In this article we won't explain what REST is in detail, what are its constraints and what are the differences with SOAP; rather, we're going to see what are the best practices writing a good RESTful Web Service using Leonard Richardson's techniques and layer-breaking.
The Richardson Maturity Model
The Richardson Maturity Model is a model that gives guidelines for the creation of REST services, it consists of 4 levels (from 0 to 3) and level 3 fully respects how a true RESTful Web Service should be. But how many times have we seen at work REST services reflect the best practices of level 3? Maybe never. Why these best practices are not respected? A little because they are not known (often), a little because it is more complex to create services that respect them.
Level 0: The Swamp of POX
There is no concept of resource, there is no concept of HTTP methods. Services have a single URI and make use of an
single HTTP method (usually POST). Basically HTTP is only used as a transport protocol.

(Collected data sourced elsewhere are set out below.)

<file path="config.mk">
export PLATFORM = sky130hd
export DESIGN_NAME = acefm_match
export DESIGN_NICKNAME = d
export VERILOG_FILES = /design/src/common/acefm_pkg.sv /design/src/logic/acefm_ip_cmp.sv /design/src/logic/acefm_match.sv
export SDC_FILE = /design/constraint.sdc
export NUM_CORES = 1
export LEC_CHECK = 0
export ABC_AREA = 1
export BUFFER_PORTS_ARGS = -buffer_cell sky130_fd_sc_hd__buf_4
export CAP_MARGIN = 0
export CORE_MARGIN = 10
export CORE_UTILIZATION = 25
export CTS_CLUSTER_SIZE = 25
export DETAILED_ROUTE_END_ITERATION = 12
export MAX_ROUTING_LAYER = met4
export PLACE_DENSITY = 0.53
export SLEW_MARGIN = 5
export SYNTH_ARGS = -nofsm -noshare
export SYNTH_HDL_FRONTEND = slang
export SYNTH_SLANG_ARGS = --single-unit
</file>
<file path="constraint.sdc">
create_clock -name core_clk -period 3.25 [get_ports core_clk]
set_input_delay 0.1625 -clock core_clk [delete_from_list [all_inputs] [get_ports core_clk]]
set_output_delay 0.1625 -clock core_clk [all_outputs]
set_load 0.005 [all_outputs]
</file>
<file path="src/common/acefm_pkg.sv">
`default_nettype none
package acefm_pkg;
  // register byte offsets
  localparam logic [7:0] OFS_CTRL = 8'h00;
  localparam logic [7:0] OFS_SRC_LO = 8'h04;
  localparam logic [7:0] OFS_SRC_HI = 8'h08;
  localparam logic [7:0] OFS_DST_LO = 8'h0c;
  localparam logic [7:0] OFS_DST_HI = 8'h10;
  localparam logic [7:0] OFS_VLAN = 8'h14;
  localparam logic [7:0] OFS_SND_IP = 8'h18;
  localparam logic [7:0] OFS_SND_IP_MASK = 8'h1c;
  localparam logic [7:0] OFS_TIP = 8'h20;
  localparam logic [7:0] OFS_TIP_MASK = 8'h24;
  localparam logic [7:0] OFS_STATUS = 8'h28;
  // control field positions
  localparam int CTL_FTYPE = 0;   // 2 bits
  localparam int CTL_SRC = 2;     // 1 bit
  localparam int CTL_DST = 3;     // 3 bits
  localparam int CTL_VID = 6;     // 1 bit
  localparam int CTL_PRIEN = 7;   // 1 bit
  localparam int CTL_PRI = 8;     // 3 bits
  localparam int CTL_OPC = 11;    // 2 bits
  localparam int CTL_REQ = 13;    // 2 bits
  localparam int CTL_SIPM = 15;   // 2 bits
  localparam int CTL_TIPM = 17;   // 2 bits
  localparam int CTL_SHA = 19;    // 2 bits
  localparam int CTL_WIDTH = 21;
  localparam logic [31:0] CTRL_RESET = 32'h0000_0000;
  // frame types
  typedef enum logic [1:0] {FT_ANY = 2'h0, FT_ETYPE = 2'h1, FT_ARP = 2'h3,
    FT_IPV4 = 2'h2} acefm_ftype_t;
  // destination class selections
  typedef enum logic [2:0] {DST_ANY = 3'h0, DST_MCAST = 3'h1, DST_BCAST = 3'h2,
    DST_UCAST = 3'h3, DST_SPEC = 3'h4} acefm_dst_t;
  typedef enum logic [1:0] {OPC_ANY = 2'h0, OPC_ARP = 2'h1, OPC_RARP = 2'h2,
    OPC_OTHER = 2'h3} acefm_opc_t;
  typedef enum logic [1:0] {RR_ANY = 2'h0, RR_REQ = 2'h1, RR_REPLY = 2'h2} acefm_rr_t;
  typedef enum logic [1:0] {IPM_ANY = 2'h0, IPM_HOST = 2'h1, IPM_NET = 2'h2} acefm_ipm_t;
  typedef enum logic [1:0] {SHA_ANY = 2'h0, SHA_DIFF = 2'h1, SHA_EQ = 2'h2} acefm_sha_t;
  // frame opcode class from ingress
  typedef enum logic [1:0] {FOP_ARP = 2'h0, FOP_RARP = 2'h1, FOP_OTHER = 2'h3} acefm_fop_t;
  localparam logic [47:0] MAC_BCAST = 48'hffff_ffff_ffff;
  localparam logic [11:0] VID_MIN = 12'h001;
  localparam logic [11:0] VID_MAX = 12'hfff;
  // group bit: lowest bit of the first address octet
  localparam int MAC_GROUP_BIT = 40;
  // hit counter saturates here
  localparam logic [15:0] HIT_CNT_MAX = 16'hffff;
endpackage
`default_nettype wire

</file>
<file path="src/logic/acefm_ip_cmp.sv">
`timescale 1ns/1ps
`default_nettype none
module acefm_ip_cmp
  import acefm_pkg::*;
(
  // selection
  input wire logic [1:0] mode,
  input wire logic [31:0] cfgAddr,
  input wire logic [31:0] cfgMask,
  // frame field
  input wire logic [31:0] frameAddr,
  // result
  output logic pass
);
  // any passes, host full compare, network masked compare
  always_comb begin
    case (mode)
      IPM_HOST: pass = (frameAddr == cfgAddr);
      IPM_NET: pass = ((frameAddr ^ cfgAddr) & cfgMask) == 32'h0000_0000;
      default: pass = 1'b1;
    endcase
  end
endmodule
`default_nettype wire

</file>
<file path="src/logic/acefm_match.sv">
// Function
// [RULE_01] source check only for ethertype or ARP
// [RULE_02] source any never blocks hit
// [RULE_03] source specific needs exact address
// [RULE_04] destination any ignores destination
// [RULE_05] destination multicast, broadcast, unicast classes
// [RULE_06] destination specific needs exact address
// [RULE_07] VLAN any ignores VLAN ID
// [RULE_08] VLAN specific 1..4095 exact compare
// [RULE_09] priority any or exact 0..7
// [RULE_10] ARP criteria only for ARP entries
// [RULE_11] opcode: any, ARP, RARP, other
// [RULE_12] request/reply: any, request, reply
// [RULE_13] sender IP host or any
// [RULE_14] sender IP network masked compare
// [RULE_15] target IP host or any
// [RULE_16] target IP network masked compare
// [RULE_17] sender hardware address criterion exists
// [RULE_18] sender hw: differ, equal, any
// [RULE_19] hit needs every enabled criterion
//
// Decided for this implementation: the AHB-Lite slave port and the register addresses.
`timescale 1ns/1ps
`default_nettype none
module acefm_match
  import acefm_pkg::*;
(
  // clock and reset
  input wire logic core_clk,
  input wire logic sys_rst,
  // ahb-lite slave
  input wire logic hsel,
  input wire logic [31:0] haddr,
  input wire logic [1:0] htrans,
  input wire logic hwrite,
  input wire logic [2:0] hsize,
  input wire logic [31:0] hwdata,
  input wire logic hready,
  output logic [31:0] hrdata,
  output logic hreadyout,
  output logic hresp,
  // frame from ingress
  input wire logic frameValid,
  input wire logic [47:0] frameSourceAddress,
  input wire logic [47:0] frameDestinationAddress,
  input wire logic [11:0] frameVlanId,
  input wire logic [2:0] framePriority,
  input wire logic [1:0] frameType,
  input wire logic [1:0] arpOpcodeField,
  input wire logic arpIsReply,
  input wire logic [31:0] senderIpField,
  input wire logic [31:0] targetIpField,
  input wire logic [47:0] senderHwAddress,
  // result to ingress
  output logic hitValid,
  output logic hit
);
  // -----------------------------------------------------------------
  // state
  // -----------------------------------------------------------------
  typedef struct packed {
    logic [CTL_WIDTH-1:0] ctrl;
    logic [47:0] srcAddr;
    logic [47:0] dstAddr;
    logic [11:0] vid;
    logic [31:0] sndIp;
    logic [31:0] sndIpMask;
    logic [31:0] tip;
    logic [31:0] tipMask;
    logic wrPend;
    logic [7:0] wrAddr;
    logic [31:0] rdata;
    logic hitValid;
    logic hit;
    logic [15:0] hitCount;
  } acefm_state_t;

  acefm_state_t s_q, s_d;
  logic sndIpPass, tipPass;
  logic srcPass, dstPass, vidPass, priPass, opcPass, rrPass, shaPass, arpPass;
  logic hitNow, opKnown;
  logic [7:0] aOfs;
  logic [31:0] rdMux;

  // -----------------------------------------------------------------
  // ip comparators
  // -----------------------------------------------------------------
  acefm_ip_cmp u_sender_ip (
    .mode(s_q.ctrl[CTL_SIPM +: 2]),
    .cfgAddr(s_q.sndIp),
    .cfgMask(s_q.sndIpMask),
    .frameAddr(senderIpField),
    .pass(sndIpPass)
  ); // [RULE_13] [RULE_14]
  acefm_ip_cmp u_tip (
    .mode(s_q.ctrl[CTL_TIPM +: 2]),
    .cfgAddr(s_q.tip),
    .cfgMask(s_q.tipMask),
    .frameAddr(targetIpField),
    .pass(tipPass)
  ); // [RULE_15] [RULE_16]

  // -----------------------------------------------------------------
  // criteria evaluation
  // -----------------------------------------------------------------
  always_comb begin
    logic [1:0] ft;
    ft = s_q.ctrl[CTL_FTYPE +: 2];
    // source filter shown only for ethertype and ARP entries
    srcPass = 1'b1; // [RULE_02]
    if ((ft == FT_ETYPE || ft == FT_ARP) && s_q.ctrl[CTL_SRC]) begin // [RULE_01]
      srcPass = (frameSourceAddress == s_q.srcAddr); // [RULE_03]
    end
    // bit 0 of first octet is the group bit
    case (s_q.ctrl[CTL_DST +: 3])
      DST_MCAST: dstPass = frameDestinationAddress[MAC_GROUP_BIT] &&
        (frameDestinationAddress != MAC_BCAST); // [RULE_05]
      DST_BCAST: dstPass = (frameDestinationAddress == MAC_BCAST); // [RULE_05]
      DST_UCAST: dstPass = !frameDestinationAddress[MAC_GROUP_BIT]; // [RULE_05]
      DST_SPEC: dstPass = (frameDestinationAddress == s_q.dstAddr); // [RULE_06]
      default: dstPass = 1'b1; // [RULE_04]
    endcase
    vidPass = !s_q.ctrl[CTL_VID] || (frameVlanId == s_q.vid); // [RULE_07] [RULE_08]
    priPass = !s_q.ctrl[CTL_PRIEN] ||
      (framePriority == s_q.ctrl[CTL_PRI +: 3]); // [RULE_09]
    case (s_q.ctrl[CTL_OPC +: 2])
      OPC_ARP: opcPass = (arpOpcodeField == FOP_ARP); // [RULE_11]
      OPC_RARP: opcPass = (arpOpcodeField == FOP_RARP); // [RULE_11]
      OPC_OTHER: opcPass = (arpOpcodeField != FOP_ARP) &&
        (arpOpcodeField != FOP_RARP); // [RULE_11]
      default: opcPass = 1'b1;
    endcase
    // request/reply only meaningful for known opcodes
    opKnown = (arpOpcodeField == FOP_ARP) || (arpOpcodeField == FOP_RARP);
    case (s_q.ctrl[CTL_REQ +: 2])
      RR_REQ: rrPass = opKnown && !arpIsReply; // [RULE_12]
      RR_REPLY: rrPass = opKnown && arpIsReply; // [RULE_12]
      default: rrPass = 1'b1;
    endcase
    case (s_q.ctrl[CTL_SHA +: 2])
      SHA_DIFF: shaPass = (senderHwAddress != frameSourceAddress); // [RULE_17] [RULE_18]
      SHA_EQ: shaPass = (senderHwAddress == frameSourceAddress); // [RULE_18]
      default: shaPass = 1'b1;
    endcase
    // ARP group ignored unless the entry is an ARP entry
    arpPass = (ft != FT_ARP) ||
      (opcPass && rrPass && sndIpPass && tipPass && shaPass); // [RULE_10]
    // entry frame type must agree with the frame
    hitNow = ((ft == FT_ANY) || (ft == frameType)) && srcPass && dstPass &&
      vidPass && priPass && arpPass; // [RULE_19]
  end

  // -----------------------------------------------------------------
  // register read mux
  // -----------------------------------------------------------------
  always_comb begin
    aOfs = haddr[7:0];
    case (aOfs)
      OFS_CTRL: rdMux = {{(32-CTL_WIDTH){1'b0}}, s_q.ctrl};
      OFS_SRC_LO: rdMux = s_q.srcAddr[31:0];
      OFS_SRC_HI: rdMux = {16'h0000, s_q.srcAddr[47:32]};
      OFS_DST_LO: rdMux = s_q.dstAddr[31:0];
      OFS_DST_HI: rdMux = {16'h0000, s_q.dstAddr[47:32]};
      OFS_VLAN: rdMux = {20'h00000, s_q.vid};
      OFS_SND_IP: rdMux = s_q.sndIp;
      OFS_SND_IP_MASK: rdMux = s_q.sndIpMask;
      OFS_TIP: rdMux = s_q.tip;
      OFS_TIP_MASK: rdMux = s_q.tipMask;
      OFS_STATUS: rdMux = {15'h0000, s_q.hit, s_q.hitCount};
      default: rdMux = 32'h0000_0000; // unmapped reads zero, OKAY
    endcase
  end

  // -----------------------------------------------------------------
  // next state
  // -----------------------------------------------------------------
  always_comb begin
    logic take;
    take = hsel && hready && htrans[1];
    s_d = s_q;
    // pending write lands in data phase
    if (s_q.wrPend) begin
      case (s_q.wrAddr)
        OFS_CTRL: s_d.ctrl = hwdata[CTL_WIDTH-1:0];
        OFS_SRC_LO: s_d.srcAddr[31:0] = hwdata;
        OFS_SRC_HI: s_d.srcAddr[47:32] = hwdata[15:0];
        OFS_DST_LO: s_d.dstAddr[31:0] = hwdata;
        OFS_DST_HI: s_d.dstAddr[47:32] = hwdata[15:0];
        OFS_VLAN: begin
          // zero is refused so the held identifier stays in range
          if (hwdata[11:0] >= VID_MIN && hwdata[11:0] <= VID_MAX) begin
            s_d.vid = hwdata[11:0]; // [RULE_08]
          end
        end
        OFS_SND_IP: s_d.sndIp = hwdata;
        OFS_SND_IP_MASK: s_d.sndIpMask = hwdata;
        OFS_TIP: s_d.tip = hwdata;
        OFS_TIP_MASK: s_d.tipMask = hwdata;
        OFS_STATUS: s_d.hitCount = 16'h0000; // write clears counter
        default: ;
      endcase
    end
    s_d.wrPend = take && hwrite;
    s_d.wrAddr = take ? haddr[7:0] : s_q.wrAddr;
    if (take && !hwrite) begin
      s_d.rdata = rdMux;
    end
    // one result per frame, one cycle later
    s_d.hitValid = frameValid;
    if (frameValid) begin
      s_d.hit = hitNow; // [RULE_19]
      if (hitNow && s_d.hitCount != HIT_CNT_MAX) begin // clear plus hit counts one
        s_d.hitCount = s_d.hitCount + 16'h0001;
      end
    end
  end

  always_ff @(posedge core_clk) begin
    if (sys_rst) begin
      s_q <= '0;
      s_q.ctrl <= CTRL_RESET[CTL_WIDTH-1:0];
      s_q.vid <= VID_MIN;
    end else begin
      s_q <= s_d;
    end
  end

  // hrdata and results straight from flops, hreadyout and hresp tied off; zero wait states
  assign hrdata = s_q.rdata;
  assign hreadyout = 1'b1;
  assign hresp = 1'b0;
  assign hitValid = s_q.hitValid;
  assign hit = s_q.hit;

  // -----------------------------------------------------------------
  // checks
  // -----------------------------------------------------------------
  a_src_specific: assert property (@(posedge core_clk) disable iff (sys_rst) // [RULE_03]
    frameValid && s_q.ctrl[CTL_SRC] && s_q.ctrl[CTL_FTYPE +: 2] == FT_ETYPE &&
    frameSourceAddress != s_q.srcAddr |=> !hit)
    else $error("source mismatch produced a hit");
  a_dst_bcast: assert property (@(posedge core_clk) disable iff (sys_rst) // [RULE_05]
    frameValid && s_q.ctrl[CTL_DST +: 3] == DST_BCAST &&
    frameDestinationAddress != MAC_BCAST |=> !hit)
    else $error("broadcast class passed non-broadcast");
  a_dst_spec: assert property (@(posedge core_clk) disable iff (sys_rst) // [RULE_06]
    frameValid && s_q.ctrl[CTL_DST +: 3] == DST_SPEC &&
    frameDestinationAddress != s_q.dstAddr |=> !hit)
    else $error("destination mismatch produced a hit");
  a_vid_range: assert property (@(posedge core_clk) disable iff (sys_rst) // [RULE_08]
    s_q.vid != 12'h000)
    else $error("held vlan id out of range");
  a_pri_match: assert property (@(posedge core_clk) disable iff (sys_rst) // [RULE_09]
    frameValid && s_q.ctrl[CTL_PRIEN] && framePriority != s_q.ctrl[CTL_PRI +: 3] |=> !hit)
    else $error("priority mismatch produced a hit");
  a_arp_ignored: assert property (@(posedge core_clk) disable iff (sys_rst) // [RULE_10]
    frameValid && s_q.ctrl[CTL_FTYPE +: 2] == FT_ANY && s_q.ctrl[CTL_SRC +: 6] == 6'h00 &&
    !s_q.ctrl[CTL_VID] && !s_q.ctrl[CTL_PRIEN] |=> hit)
    else $error("don't-care entry missed a frame");
  a_sender_net: assert property (@(posedge core_clk) disable iff (sys_rst) // [RULE_14]
    frameValid && s_q.ctrl[CTL_FTYPE +: 2] == FT_ARP && s_q.ctrl[CTL_SIPM +: 2] == IPM_NET &&
    ((senderIpField ^ s_q.sndIp) & s_q.sndIpMask) != 32'h0 |=> !hit)
    else $error("sender network mismatch produced a hit");
  a_sha_eq: assert property (@(posedge core_clk) disable iff (sys_rst) // [RULE_18]
    frameValid && s_q.ctrl[CTL_FTYPE +: 2] == FT_ARP && s_q.ctrl[CTL_SHA +: 2] == SHA_EQ &&
    senderHwAddress != frameSourceAddress |=> !hit)
    else $error("sender hw equality violated");
  a_hit_valid: assert property (@(posedge core_clk) disable iff (sys_rst) // [RULE_19]
    !frameValid |=> !hitValid ##0 $stable(hit))
    else $error("result changed without a frame");
  a_req_known: assert property (@(posedge core_clk) disable iff (sys_rst) // [RULE_12]
    frameValid && s_q.ctrl[CTL_FTYPE +: 2] == FT_ARP && s_q.ctrl[CTL_REQ +: 2] == RR_REQ &&
    arpOpcodeField != FOP_ARP && arpOpcodeField != FOP_RARP |=> !hit)
    else $error("request criterion passed an unknown opcode");
endmodule
`default_nettype wire

</file>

This mechanism is used for example in POX (Plain Old XML) applications and SOAP services.
Example: We want user information with id 1:
Request url: http://localhost:8080/api (POST)
Request body:
<UserRequest>
<id>1</id>
</UserRequest>
Response (200 OK):
<User>
<id>1</id>
<name>Vincenzo</name>
<surname>Racca</surname>
</User>
If you use it with id 1 it does not exist:
Response (200 OK):
<UserRequestError>
<id>1</id>
<reason>The user doesn't exist</reason>
</UserRequestError>
Level 1: Resources
In this level there is the concept of resource. Each resource will be identified by a specific URI. There is not yet the concept of verb HTTP.
Same as the previous example, but the url of the request is:http://localhost:8080/api/users (POST)
Level 2: HTTP verbs
Here comes into play the concept of HTTP verbs, which we can briefly summarize:
- GET requests to retrieve the resource, with http response 200 if it exists, 204 if the collection is empty, 404 if the single resource does not exist
- POST requests to create a new resource, with response 201 if it was created correctly
- PUT requests to modify a resource if it exists, create it otherwise
- DELETE requests to delete (no matter if physically or logically) a resource
In the example above, we used the verb POST to request user information 1. Using a REST level service
2, the request becomes:http://localhost:8080/api/users/1 (GET, senza request body)
Response (200 OK if the resource exists):
{
"id": "1",
"name": "Vincenzo",
"surname": "Racca",
"cars": [
{
"id":1,
"plate":"BG929RF"
},
{
"id":2,
"plate":"AG929RF"
}
]
}
Response (404 NOT FOUND if the resource does not exist).
The verb GET is defined as a secure method, because it is only used to retrieve data. This also makes it idempotent.
«A REST call is defined as idempowerful if a client can make the same repeated call several times producing always the same result.»
The PUT and DELETE methods are also called idempotent. Calling the PUT several times with the same URI and the same request, You will always overwrite the resource and get the same result. Calling it several times with the same URI delete the resource, if it exists, otherwise you do not perform any operation. By making n POST calls on the same URI instead, you potentially create n new resources.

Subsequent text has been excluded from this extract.